### MATERIAL SUPPLIED
——————————

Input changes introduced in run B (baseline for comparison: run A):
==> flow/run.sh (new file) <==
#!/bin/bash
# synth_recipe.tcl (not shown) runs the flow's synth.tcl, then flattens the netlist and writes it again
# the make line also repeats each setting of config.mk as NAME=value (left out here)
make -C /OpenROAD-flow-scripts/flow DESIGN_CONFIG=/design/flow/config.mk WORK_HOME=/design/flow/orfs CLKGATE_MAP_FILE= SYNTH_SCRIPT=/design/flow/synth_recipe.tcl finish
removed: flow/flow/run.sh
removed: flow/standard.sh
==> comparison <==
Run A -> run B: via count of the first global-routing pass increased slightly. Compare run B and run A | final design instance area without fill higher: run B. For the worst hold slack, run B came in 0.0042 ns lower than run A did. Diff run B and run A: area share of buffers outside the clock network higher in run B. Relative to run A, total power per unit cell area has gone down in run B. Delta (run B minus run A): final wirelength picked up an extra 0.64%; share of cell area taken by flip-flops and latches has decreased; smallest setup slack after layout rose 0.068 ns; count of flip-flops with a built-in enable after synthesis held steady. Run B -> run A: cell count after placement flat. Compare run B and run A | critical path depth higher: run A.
Background: an optimization exercise with open tools, aiming at small area. Do not read the settings as production practice. Only simulation tests tie the RTL to the original design; equivalence was not proved. Power and IR drop assume default switching activity.

[flow/design.v]
module ccb_cpm_regs (
    input  wire        clk,
    input  wire        rst,
    input  wire        busy,
    input  wire        h_we,
    input  wire [2:0]  h_idx,
    input  wire [31:0] h_wdata,
    input  wire        e_osc,        
    input  wire        e_sel,        
    input  wire        e_src,
    input  wire        e_ips,        
    input  wire [3:0]  e_div,
    input  wire        e_trim,       
    input  wire [31:0] e_trimv,
    output reg         lfi_en,
    output reg         hs_en,
    output reg         sys_sel,
    output reg  [3:0]  sys_div,
    output reg         ips_en,
    output reg  [3:0]  ips_div,
    output reg         ips_upd,
    output reg         trim_ovr,
    output reg  [31:0] hs_trim
);
    reg  [2:0] keystate;
    wire nr     = !rst;
    wire we_osc = h_we && h_idx == 3'd0;
    wire we_sys = h_we && h_idx == 3'd1;
    wire we_ips = h_we && h_idx == 3'd2;
    wire we_key = h_we && h_idx == 3'd3;
    wire we_trm = h_we && h_idx == 3'd4 && keystate == 3'd4 && trim_ovr;
    wire [1:0] k = h_wdata[1:0];
    reg  [2:0] ks_next;
    always @(*) begin
        if (k == 2'd0)
            ks_next = 3'd1;
        else if (keystate == {1'b0, k} && (k != 2'd3 || h_wdata[8]))
            ks_next = keystate + 3'd1;
        else
            ks_next = 3'd0;
    end
    always @(posedge clk) begin
        ips_upd <= nr && ((we_ips && h_wdata[8]) || e_ips);
        if (rst || we_osc || (e_osc && !e_src)) lfi_en <= nr && (busy || h_wdata[0]);
        if (rst || we_osc || (e_osc &&  e_src)) hs_en  <= nr && (busy || h_wdata[1]);
        if (rst || we_sys || e_sel) sys_sel <= nr && (busy ? e_src : h_wdata[0]);
        if (rst || we_sys) sys_div <= {4{nr}} & h_wdata[19:16];
        if (rst || we_ips || e_ips) begin
            ips_en  <= nr && (busy || h_wdata[0]);
            ips_div <= {4{nr}} & (busy ? e_div : h_wdata[7:4]);
        end
        if (rst || we_key || e_trim) begin
            trim_ovr <= nr && (busy || h_wdata[8]);
            keystate <= {3{nr}} & (busy ? 3'd1 : ks_next);
        end
        if (rst || we_trm || e_trim) hs_trim <= {32{nr}} & (busy ? e_trimv : h_wdata);
    end
endmodule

——————————

### TASK STATEMENT
The task calls for all the records above to be repeated exactly.

### WRITTEN ANSWER
Input changes introduced in run B (baseline for comparison: run A):
==> flow/run.sh (new file) <==
#!/bin/bash
# synth_recipe.tcl (not shown) runs the flow's synth.tcl, then flattens the netlist and writes it again
# the make line also repeats each setting of config.mk as NAME=value (left out here)
make -C /OpenROAD-flow-scripts/flow DESIGN_CONFIG=/design/flow/config.mk WORK_HOME=/design/flow/orfs CLKGATE_MAP_FILE= SYNTH_SCRIPT=/design/flow/synth_recipe.tcl finish
removed: flow/flow/run.sh
removed: flow/standard.sh
==> comparison <==
Run A -> run B: via count of the first global-routing pass increased slightly. Compare run B and run A | final design instance area without fill higher: run B. For the worst hold slack, run B came in 0.0042 ns lower than run A did. Diff run B and run A: area share of buffers outside the clock network higher in run B. Relative to run A, total power per unit cell area has gone down in run B. Delta (run B minus run A): final wirelength picked up an extra 0.64%; share of cell area taken by flip-flops and latches has decreased; smallest setup slack after layout rose 0.068 ns; count of flip-flops with a built-in enable after synthesis held steady. Run B -> run A: cell count after placement flat. Compare run B and run A | critical path depth higher: run A.
Background: an optimization exercise with open tools, aiming at small area. Do not read the settings as production practice. Only simulation tests tie the RTL to the original design; equivalence was not proved. Power and IR drop assume default switching activity.

[flow/design.v]
module ccb_cpm_regs (
    input  wire        clk,
    input  wire        rst,
    input  wire        busy,
    input  wire        h_we,
    input  wire [2:0]  h_idx,
    input  wire [31:0] h_wdata,
    input  wire        e_osc,        
    input  wire        e_sel,        
    input  wire        e_src,
    input  wire        e_ips,        
    input  wire [3:0]  e_div,
    input  wire        e_trim,       
    input  wire [31:0] e_trimv,
    output reg         lfi_en,
    output reg         hs_en,
    output reg         sys_sel,
    output reg  [3:0]  sys_div,
    output reg         ips_en,
    output reg  [3:0]  ips_div,
    output reg         ips_upd,
    output reg         trim_ovr,
    output reg  [31:0] hs_trim
);
    reg  [2:0] keystate;
    wire nr     = !rst;
    wire we_osc = h_we && h_idx == 3'd0;
    wire we_sys = h_we && h_idx == 3'd1;
    wire we_ips = h_we && h_idx == 3'd2;
    wire we_key = h_we && h_idx == 3'd3;
    wire we_trm = h_we && h_idx == 3'd4 && keystate == 3'd4 && trim_ovr;
    wire [1:0] k = h_wdata[1:0];
    reg  [2:0] ks_next;
    always @(*) begin
        if (k == 2'd0)
            ks_next = 3'd1;
        else if (keystate == {1'b0, k} && (k != 2'd3 || h_wdata[8]))
            ks_next = keystate + 3'd1;
        else
            ks_next = 3'd0;
    end
    always @(posedge clk) begin
        ips_upd <= nr && ((we_ips && h_wdata[8]) || e_ips);
        if (rst || we_osc || (e_osc && !e_src)) lfi_en <= nr && (busy || h_wdata[0]);
        if (rst || we_osc || (e_osc &&  e_src)) hs_en  <= nr && (busy || h_wdata[1]);
        if (rst || we_sys || e_sel) sys_sel <= nr && (busy ? e_src : h_wdata[0]);
        if (rst || we_sys) sys_div <= {4{nr}} & h_wdata[19:16];
        if (rst || we_ips || e_ips) begin
            ips_en  <= nr && (busy || h_wdata[0]);
            ips_div <= {4{nr}} & (busy ? e_div : h_wdata[7:4]);
        end
        if (rst || we_key || e_trim) begin
            trim_ovr <= nr && (busy || h_wdata[8]);
            keystate <= {3{nr}} & (busy ? 3'd1 : ks_next);
        end
        if (rst || we_trm || e_trim) hs_trim <= {32{nr}} & (busy ? e_trimv : h_wdata);
    end
endmodule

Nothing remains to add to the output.